因為記憶中的美少年形容有變,張芬磕巴了一下才說完問候,“我聽說了令尊令堂的事,唉,真是沒有想到,還請節哀順變。”
她面上做出哀戚之色,然而眉宇間卻不自覺地泄露了一點居高臨下出來——他已然是潦倒少年,她卻仍是六品官家的嬌女,身份有別至此,這一點可以俯視他的優勢,令她心里十分舒服。
蘇長越淡淡看她一眼就移開目光:“多謝。”
珠華正想事呢,被她打斷有點不耐,道:“三表姐,你找我有事嗎?”
“我來看望一下你呀。”
張芬現在感覺非常良好,自如地又勸上了珠華:“珠兒,你也不要想太多了,人的命數都是定好了的,你就是這個命,多想也沒用,不如踏實些,日子怎么過不是過呢。”
“……”
珠華覺得她有病,不請自來地冒這么通話,她現在心里亂麻一樣,并不想和她打嘴皮官司,就道,“哦,我知道了,三表姐還有事嗎?沒事的話我這里待客呢,暫時不方便招待你。”

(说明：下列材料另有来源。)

Source: an optimization exercise on an open RTL-to-GDS flow (aim: small area, a short achievable clock period and few clock cycles). Production flows keep margins and buffers that such runs may drop. Where RTL was checked, it was by simulation tests only, not by an equivalence proof against the original. For runs 1 and 2, only the layout was checked, not whether the RTL still works.

[flow/design.v]
module fm_demod (
    input  wire        clk,
    input  wire        rst,
    input  wire        cfg_valid,
    output wire        cfg_ready,
    input  wire [15:0] cfg_d,
    input  wire [15:0] cfg_alpha,
    input  wire        in_valid,
    output wire        in_ready,
    input  wire [7:0]  in_i,
    input  wire [7:0]  in_q,
    output reg         out_valid,
    output reg  [15:0] out_pcm
);
    localparam [15:0] REGMASK = 16'b1111111111111110;
    localparam integer NSTG = 15;       
    localparam integer DCYC = 8;        
    localparam integer FB   = 2;        
    localparam integer FCYC = 8;        
    localparam integer WGAP = (DCYC + 1 > FCYC + 1) ? DCYC + 1 : FCYC + 1;
    localparam integer PIPE = 5 + NSTG;             
    localparam integer BUSY = PIPE + 3;    
    localparam integer BCW  = (BUSY < 32) ? 5 : (BUSY < 64) ? 6 : 7;
    reg [15:0] alpha_c;     
    reg [15:0] dv;          
    reg [17:0] d3;          
    reg [15:0] rc;          
    reg [3:0]  gap;         
    reg        in_rdy, cfg_rdy, cfg1, cfg2;
    reg [BCW-1:0] bc;          
    assign in_ready  = in_rdy;
    assign cfg_ready = cfg_rdy;
    wire acc_in  = in_valid & in_rdy;
    wire acc_cfg = cfg_valid & cfg_rdy;
    wire        last_now  = (rc == 16'd1);
    wire        first_now = (rc == dv);
    wire [15:0] dv_fix    = (dv == 16'd0) ? 16'd1 : dv;
    wire [3:0]  gap_inc   = (gap == 4'd15) ? 4'd15 : gap + 4'd1;
    wire nl_acc  = last_now ? (dv == 16'd1) : (rc == 16'd2);
    wire rdy_idle = !last_now || (gap_inc >= WGAP);
    wire rdy_acc2 = last_now ? (!nl_acc || (1 >= WGAP))
                             : (!nl_acc || (gap_inc >= WGAP));
    wire rdy_cfg1 = (dv_fix != 16'd1) || (gap_inc >= WGAP);
    wire [BCW-1:0] bc_dec = (bc == 0) ? bc : bc - 1'b1;
    always @(posedge clk) begin
        if (rst) begin
            alpha_c <= 16'hffff;
            dv      <= 16'd1;
            d3      <= 18'd3;
            rc      <= 16'd1;
            gap     <= 4'd15;
            in_rdy  <= 1'b0;
            cfg_rdy <= 1'b0;
            cfg1    <= 1'b0;
            cfg2    <= 1'b0;
            bc      <= 0;
        end else begin
            cfg1 <= acc_cfg;
            cfg2 <= cfg1;
            if (cfg2)
                d3 <= {2'b0, dv} + {1'b0, dv, 1'b0};
            if (acc_cfg) begin
                dv      <= cfg_d;
                alpha_c <= cfg_alpha;
            end else if (cfg1) begin
                dv  <= dv_fix;
                rc  <= dv_fix;
            end else if (acc_in) begin
                rc  <= last_now ? dv : rc - 16'd1;
            end
            if (acc_in && last_now)
                gap <= 4'd1;
            else
                gap <= gap_inc;
            if (acc_in && last_now)
                bc <= BUSY;
            else
                bc <= bc_dec;
            if (acc_cfg)
                in_rdy <= 1'b0;
            else if (cfg1)
                in_rdy <= rdy_cfg1;
            else if (acc_in)
                in_rdy <= rdy_acc2;
            else
                in_rdy <= rdy_idle;
            cfg_rdy <= (acc_in && last_now) ? 1'b0 : (bc_dec == 0) && !acc_cfg;
        end
    end
    reg [7:0] r1_i, r1_q;
    reg       v1, f1, l1;
    reg [14:0] pc_e, pd_e;    
    always @(posedge clk) begin
        r1_i <= in_i;
        r1_q <= in_q;
        f1   <= first_now;
        l1   <= last_now;
        if (rst) v1 <= 1'b0;
        else     v1 <= acc_in;
    end
    wire signed [8:0] a1 = {~r1_i[7], r1_i[6:0], 1'b1};
    wire signed [8:0] b1 = {~r1_q[7], r1_q[6:0], 1'b1};
    wire       prst = rst | cfg1;      
    wire [8:0] nc = prst ? 9'd255 : a1;
    wire [8:0] nd = prst ? 9'd0   : b1;
    wire [14:0] nc_e, nd_e;
    fm_booth9 enc_c (.y(nc), .e(nc_e));
    fm_booth9 enc_d (.y(nd), .e(nd_e));
    always @(posedge clk) begin
        if (prst || v1) begin
            pc_e <= nc_e;
            pd_e <= nd_e;
        end
    end
    wire [8:0] na1 = {r1_i[7], ~r1_i[6:0], 1'b1};    
    wire [8:0] nb1 = {r1_q[7], ~r1_q[6:0], 1'b1};    
    wire [17:0] re_s1, re_c1, im_s1, im_c1;
    wire [9:0]  re_t1, im_t1;
    fm_mul2cs mre (.x0(a1), .x0n(na1), .e0(pc_e), .x1(b1),  .x1n(nb1), .e1(pd_e),
                   .s(re_s1), .c(re_c1), .t(re_t1));
    fm_mul2cs mim (.x0(b1), .x0n(nb1), .e0(pc_e), .x1(na1), .x1n(a1),  .e1(pd_e),
                   .s(im_s1), .c(im_c1), .t(im_t1));
    reg [17:0] re_s, re_c, im_s, im_c;
    reg [9:0]  re_t, im_t;
    reg v2p, f2p, l2p;
    always @(posedge clk) begin
        re_t <= re_t1;
        im_t <= im_t1;
        re_s <= re_s1;
        re_c <= re_c1;
        im_s <= im_s1;
        im_c <= im_c1;
        f2p <= f1;
        l2p <= l1;
        if (rst) v2p <= 1'b0;
        else     v2p <= v1;
    end
    reg signed [17:0] re2, im2;
    reg v2, f2, l2;
    always @(posedge clk) begin
        re2 <= re_s + re_c + {re_t, 8'd0};
        im2 <= im_s + im_c + {im_t, 8'd0};
        f2  <= f2p;
        l2  <= l2p;
        if (rst) v2 <= 1'b0;
        else     v2 <= v2p;
    end
    wire sr2 = re2[17];
    wire si2 = im2[17];
    wire [17:0] x1c = (re2 ^ {18{sr2}}) + (im2 ^ {18{si2}}) + {17'd0, sr2} + {17'd0, si2};
    wire [17:0] y1c = (re2 ^ {18{~si2}}) + (im2 ^ {18{sr2}}) + {17'd0, ~si2} + {17'd0, sr2};
    reg [17:0] x3;
    reg [17:0] y3;
    reg sr3, si3, ax3, v3, f3, l3;
    always @(posedge clk) begin
        x3  <= x1c;
        y3  <= y1c;
        sr3 <= sr2;
        si3 <= si2;
        ax3 <= (im2 == 18'sd0);
        f3  <= f2;
        l3  <= l2;
        if (rst) v3 <= 1'b0;
        else     v3 <= v2;
    end
    function integer WY;
        input integer i;
        begin
            if (i <= 1)       WY = 23;
            else if (i >= 14) WY = 11;
            else              WY = 25 - i;
        end
    endfunction
    wire [22*17-1:0] xs;
    wire [23*17-1:0] ys;
    wire [16*17-1:0] bs;      
    wire [6*17-1:0]  fl;      
    assign xs[22*1 +: 22] = {x3, 4'b0};
    assign ys[23*1 +: 23] = {y3[17], y3, 4'b0};
    assign bs[16*1 +: 16] = 16'd0;
    assign fl[6*1 +: 6]   = {sr3, si3, ax3, v3, f3, l3};
    genvar gi;
    generate
        for (gi = 1; gi <= 15; gi = gi + 1) begin : it
            localparam integer W  = WY(gi);
            localparam integer WN = WY(gi + 1);
            wire [21:0]         xi = xs[22*gi +: 22];
            wire [22:0]         yslot = ys[23*gi +: 23];
            wire signed [W-1:0] yi = yslot[W-1:0];
            wire                pos = ~yi[W-1];
            wire signed [21:0]  ysh = yi >>> gi;           
            wire [22:0]         xsh = {1'b0, xi} >> gi;
            wire [21:0]         xn  = pos ? xi + ysh : xi - ysh;
            wire [WN-1:0]       yn  = pos ? yi[WN-1:0] - xsh[WN-1:0]
                                          : yi[WN-1:0] + xsh[WN-1:0];
            wire [15:0]         bn  = bs[16*gi +: 16] | ({15'd0, pos} << gi);
            wire [22:0]         yne = {{(23-WN){yn[WN-1]}}, yn};
            if (REGMASK[gi]) begin : r
                reg [21:0] xr;
                reg [22:0] yr;
                reg [15:0] br;
                reg [5:0]  fr;
                always @(posedge clk) begin
                    xr <= xn;
                    yr <= yne;
                    br <= bn;
                    fr <= fl[6*gi +: 6];
                    if (rst) fr[2] <= 1'b0;
                end
                assign xs[22*(gi+1) +: 22] = xr;
                assign ys[23*(gi+1) +: 23] = yr;
                assign bs[16*(gi+1) +: 16] = br;
                assign fl[6*(gi+1) +: 6]   = fr;
            end else begin : c
                assign xs[22*(gi+1) +: 22] = xn;
                assign ys[23*(gi+1) +: 23] = yne;
                assign bs[16*(gi+1) +: 16] = bn;
                assign fl[6*(gi+1) +: 6]   = fl[6*gi +: 6];
            end
        end
    endgenerate
    wire [15:0] bz = bs[16*16 +: 16];
    wire [5:0]  flz = fl[6*16 +: 6];
    wire        srz = flz[5], siz = flz[4], axz = flz[3];
    function [18:0] ztab;
        input [6:0] k;    
        case (k)
            7'd0: ztab = 19'h7d3dd;
            7'd1: ztab = 19'h7e3db;
            7'd2: ztab = 19'h7f3d3;
            7'd3: ztab = 19'h003d1;
            7'd4: ztab = 19'h01389;
            7'd5: ztab = 19'h02387;
            7'd6: ztab = 19'h0337f;
            7'd7: ztab = 19'h0437d;
            7'd8: ztab = 19'h0514b;
            7'd9: ztab = 19'h06149;
            7'd10: ztab = 19'h07141;
            7'd11: ztab = 19'h0813f;
            7'd12: ztab = 19'h090f7;
            7'd13: ztab = 19'h0a0f5;
            7'd14: ztab = 19'h0b0ed;
            7'd15: ztab = 19'h0c0eb;
            7'd16: ztab = 19'h0c141;
            7'd17: ztab = 19'h0d13f;
            7'd18: ztab = 19'h0e137;
            7'd19: ztab = 19'h0f135;
            7'd20: ztab = 19'h100ed;
            7'd21: ztab = 19'h110eb;
            7'd22: ztab = 19'h120e3;
            7'd23: ztab = 19'h130e1;
            7'd24: ztab = 19'h13eaf;
            7'd25: ztab = 19'h14ead;
            7'd26: ztab = 19'h15ea5;
            7'd27: ztab = 19'h16ea3;
            7'd28: ztab = 19'h17e5b;
            7'd29: ztab = 19'h18e59;
            7'd30: ztab = 19'h19e51;
            7'd31: ztab = 19'h1ae4f;
            7'd32: ztab = 19'h641bd;
            7'd33: ztab = 19'h651bb;
            7'd34: ztab = 19'h661b3;
            7'd35: ztab = 19'h671b1;
            7'd36: ztab = 19'h68169;
            7'd37: ztab = 19'h69167;
            7'd38: ztab = 19'h6a15f;
            7'd39: ztab = 19'h6b15d;
            7'd40: ztab = 19'h6bf2b;
            7'd41: ztab = 19'h6cf29;
            7'd42: ztab = 19'h6df21;
            7'd43: ztab = 19'h6ef1f;
            7'd44: ztab = 19'h6fed7;
            7'd45: ztab = 19'h70ed5;
            7'd46: ztab = 19'h71ecd;
            7'd47: ztab = 19'h72ecb;
            7'd48: ztab = 19'h72f21;
            7'd49: ztab = 19'h73f1f;
            7'd50: ztab = 19'h74f17;
            7'd51: ztab = 19'h75f15;
            7'd52: ztab = 19'h76ecd;
            7'd53: ztab = 19'h77ecb;
            7'd54: ztab = 19'h78ec3;
            7'd55: ztab = 19'h79ec1;
            7'd56: ztab = 19'h7ac8f;
            7'd57: ztab = 19'h7bc8d;
            7'd58: ztab = 19'h7cc85;
            7'd59: ztab = 19'h7dc83;
            7'd60: ztab = 19'h7ec3b;
            7'd61: ztab = 19'h7fc39;
            7'd62: ztab = 19'h00c31;
            7'd63: ztab = 19'h01c2f;
            7'd64: ztab = 19'h165fd;
            7'd65: ztab = 19'h175fb;
            7'd66: ztab = 19'h185f3;
            7'd67: ztab = 19'h195f1;
            7'd68: ztab = 19'h1a5a9;
            7'd69: ztab = 19'h1b5a7;
            7'd70: ztab = 19'h1c59f;
            7'd71: ztab = 19'h1d59d;
            7'd72: ztab = 19'h1e36b;
            7'd73: ztab = 19'h1f369;
            7'd74: ztab = 19'h20361;
            7'd75: ztab = 19'h2135f;
            7'd76: ztab = 19'h22317;
            7'd77: ztab = 19'h23315;
            7'd78: ztab = 19'h2430d;
            7'd79: ztab = 19'h2530b;
            7'd80: ztab = 19'h25361;
            7'd81: ztab = 19'h2635f;
            7'd82: ztab = 19'h27357;
            7'd83: ztab = 19'h28355;
            7'd84: ztab = 19'h2930d;
            7'd85: ztab = 19'h2a30b;
            7'd86: ztab = 19'h2b303;
            7'd87: ztab = 19'h2c301;
            7'd88: ztab = 19'h2d0cf;
            7'd89: ztab = 19'h2e0cd;
            7'd90: ztab = 19'h2f0c5;
            7'd91: ztab = 19'h300c3;
            7'd92: ztab = 19'h3107b;
            7'd93: ztab = 19'h32079;
            7'd94: ztab = 19'h33071;
            7'd95: ztab = 19'h3406f;
            7'd96: ztab = 19'h4af9d;
            7'd97: ztab = 19'h4bf9b;
            7'd98: ztab = 19'h4cf93;
            7'd99: ztab = 19'h4df91;
            7'd100: ztab = 19'h4ef49;
            7'd101: ztab = 19'h4ff47;
            7'd102: ztab = 19'h50f3f;
            7'd103: ztab = 19'h51f3d;
            7'd104: ztab = 19'h52d0b;
            7'd105: ztab = 19'h53d09;
            7'd106: ztab = 19'h54d01;
            7'd107: ztab = 19'h55cff;
            7'd108: ztab = 19'h56cb7;
            7'd109: ztab = 19'h57cb5;
            7'd110: ztab = 19'h58cad;
            7'd111: ztab = 19'h59cab;
            7'd112: ztab = 19'h59d01;
            7'd113: ztab = 19'h5acff;
            7'd114: ztab = 19'h5bcf7;
            7'd115: ztab = 19'h5ccf5;
            7'd116: ztab = 19'h5dcad;
            7'd117: ztab = 19'h5ecab;
            7'd118: ztab = 19'h5fca3;
            7'd119: ztab = 19'h60ca1;
            7'd120: ztab = 19'h61a6f;
            7'd121: ztab = 19'h62a6d;
            7'd122: ztab = 19'h63a65;
            7'd123: ztab = 19'h64a63;
            7'd124: ztab = 19'h65a1b;
            7'd125: ztab = 19'h66a19;
            7'd126: ztab = 19'h67a11;
            7'd127: ztab = 19'h68a0f;
            default: ztab = 19'h0;
        endcase
    endfunction
    wire [18:0] p1 = ztab({srz, siz, bz[1], bz[2], bz[3], bz[4], bz[5]});
    wire [18:0] fz = {7'd0, bz[6], bz[7], bz[8], bz[9], bz[10], bz[11], bz[12],
                      bz[13], bz[14], bz[15], 2'b00};
    wire [18:0] zz = p1 + fz;
    wire signed [15:0] phic = axz ? (srz ? 16'sd25736 : 16'sd0) : zz[18:3];
    reg signed [15:0] phi;
    reg vp, fp, lp;
    always @(posedge clk) begin
        phi <= phic;
        fp  <= flz[1];
        lp  <= flz[0];
        if (rst) vp <= 1'b0;
        else     vp <= flz[2];
    end
    reg signed [31:0] sum;
    reg               dstart;
    always @(posedge clk) begin
        if (vp)
            sum <= fp ? {{16{phi[15]}}, phi} : sum + {{16{phi[15]}}, phi};
        if (rst) dstart <= 1'b0;
        else     dstart <= vp & lp;
    end
    localparam integer NQ = 2 * DCYC;
    wire [31:0] mag = sum[31] ? -sum : sum;
    reg  [15:0] drem;
    reg  [NQ-1:0] dquo;
    reg         dneg;
    reg  [3:0]  dcnt;
    reg         ddone;
    wire [17:0] r4 = {drem, dquo[NQ-1:NQ-2]};
    reg  [15:0] ddv;
    reg  [17:0] dd3;
    reg  [15:0] dal;
    reg         dnew, ypend;
    wire [18:0] t1 = {1'b0, r4} - {3'b0, ddv};
    wire [18:0] t2 = {1'b0, r4} - {2'b0, ddv, 1'b0};
    wire [18:0] t3 = {1'b0, r4} - {1'b0, dd3};
    wire [15:0] nrem = !t3[18] ? t3[15:0] : !t2[18] ? t2[15:0] :
                       !t1[18] ? t1[15:0] : r4[15:0];
    wire [1:0]  qd   = !t3[18] ? 2'd3 : !t2[18] ? 2'd2 : !t1[18] ? 2'd1 : 2'd0;
    wire [NQ-1:0] nquo = {dquo[NQ-3:0], qd};
    always @(posedge clk) begin
        if (rst) begin
            dcnt  <= 4'd0;
            ddone <= 1'b0;
        end else begin
            ddone <= (dcnt == 4'd1);
            if (dstart) begin
                dcnt <= DCYC;
            end else if (dcnt != 4'd0) begin
                dcnt <= dcnt - 4'd1;
            end
        end
        if (rst)
            ypend <= 1'b0;
        else if (cfg1)
            ypend <= 1'b1;
        else if (dstart)
            ypend <= 1'b0;
        if (dstart) begin
            ddv  <= dv;
            dd3  <= d3;
            dal  <= alpha_c;
            dnew <= ypend;
            dneg <= sum[31];
            drem <= mag[NQ+15:NQ];
            dquo <= mag[NQ-1:0];
        end else if (dcnt != 4'd0) begin
            drem <= nrem;
            dquo <= nquo;
        end
    end
    reg signed [23:0] yprev;
    reg signed [25:0] facc;
    reg signed [24:0] fdiff;
    reg [15:0]        fco;
    reg [3:0]         fcnt;
    reg               fdone, ovld;
    wire signed [15:0] avg = dneg ? -$signed({1'b0, dquo[14:0]}) : $signed({1'b0, dquo[14:0]});
    reg                fnew;
    wire        yb0  = dnew | (fdone & fnew);
    wire [26:0] ybse = yb0 ? 27'd0 : {{3{yprev[23]}}, yprev};
    wire [26:0] yadd = (fdone & !dnew) ? {facc[25], facc} : 27'd0;
    wire [26:0] diff27 = {{3{avg[15]}}, avg, 8'd0} - ybse - yadd;
    wire signed [24:0] diffc = diff27[24:0];
    reg [29:0] cs_s, cs_c, pp;
    reg [29:0] fsum;
    integer j;
    always @(*) begin
        cs_s = {{4{facc[25]}}, facc};
        cs_c = 30'd0;
        for (j = 0; j < FB; j = j + 1) begin
            pp   = fco[j] ? ({{5{fdiff[24]}}, fdiff} << j) : 30'd0;
            {cs_s, cs_c} = {cs_s ^ cs_c ^ pp,
                            ((cs_s & cs_c) | (cs_s & pp) | (cs_c & pp)) << 1};
        end
        fsum = cs_s + cs_c;
    end
    always @(posedge clk) begin
        if (rst) begin
            fcnt  <= 4'd0;
            fdone <= 1'b0;
        end else begin
            fdone <= (fcnt == 4'd1);
            if (ddone)
                fcnt <= FCYC;
            else if (fcnt != 4'd0)
                fcnt <= fcnt - 4'd1;
        end
        if (ddone) begin
            fdiff <= diffc;
            facc  <= {diffc[24], diffc};
            fco   <= dal;
            fnew  <= dnew;
        end else if (fcnt != 4'd0) begin
            facc <= fsum[FB+25:FB];
            fco  <= fco >> FB;
        end
    end
    reg  [25:0] w;
    wire [30:0] yr = {yprev, 7'd0} + ~{{5{w[25]}}, w} + 31'd1;
    wire [16:0] yq = yr[30:14];
    wire [15:0] pcm = (yq[16] != yq[15]) ? (yq[16] ? 16'h8000 : 16'h7fff) : yq[15:0];
    reg         ovld2;
    always @(posedge clk) begin
        if (rst)
            yprev <= 24'sd0;
        else if (fdone)
            yprev <= (fnew ? 24'sd0 : yprev) + facc[23:0];
        if (rst) begin
            ovld      <= 1'b0;
            ovld2     <= 1'b0;
            out_valid <= 1'b0;
        end else begin
            ovld      <= fdone;
            ovld2     <= ovld;
            out_valid <= ovld2;
        end
        w       <= {{2{yprev[23]}}, yprev} + {yprev[23], yprev, 1'b0}
                   - (yprev[23] ? 26'd16383 : 26'd0);
        out_pcm <= pcm;
    end
endmodule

逐客令下得太明顯,張芬臉上有點掛不住了:“珠兒,我好意來看你,你怎么這么說話,都沒一點禮數。”
珠華雖沒計較,但不表示她不知道張芬的來意,點了一句張芬不知進退,還指責上她了,她本就有限的耐心很快耗盡,不客氣地張口就回:“我才不懂三表姐的禮數,看見蘇哥哥在這里,竟不知道回避,沒見人家都不敢看你嗎?”
便是誤闖來,此刻見著問候一句也該自覺尋借口離開了,她不走,還一副打算留下來聊天的樣子,表妹的未婚夫跟你有什么關系呀?跟著長輩家人一起見一見也罷了,輪得著你私下主動跑來嗎?
張芬一下漲紅了臉:“我、我一片好心,你怎么如此曲解?!”她還真沒想著這一點,光急著要來出氣了。
珠華實際和張芬打交道的時候不多,這時終于準確把握到了她的風格——其實她很熟呀,不就是她后媽那款么!
總假借關愛之名行傷害之實,被揭穿了就裝可憐裝忍辱負重,為了保持形象從來不正面撕,珠華對付這款的經驗可豐富了,不過因為她爸就愛小白蓮,所以她經驗雖豐,卻基本全是失敗的經驗。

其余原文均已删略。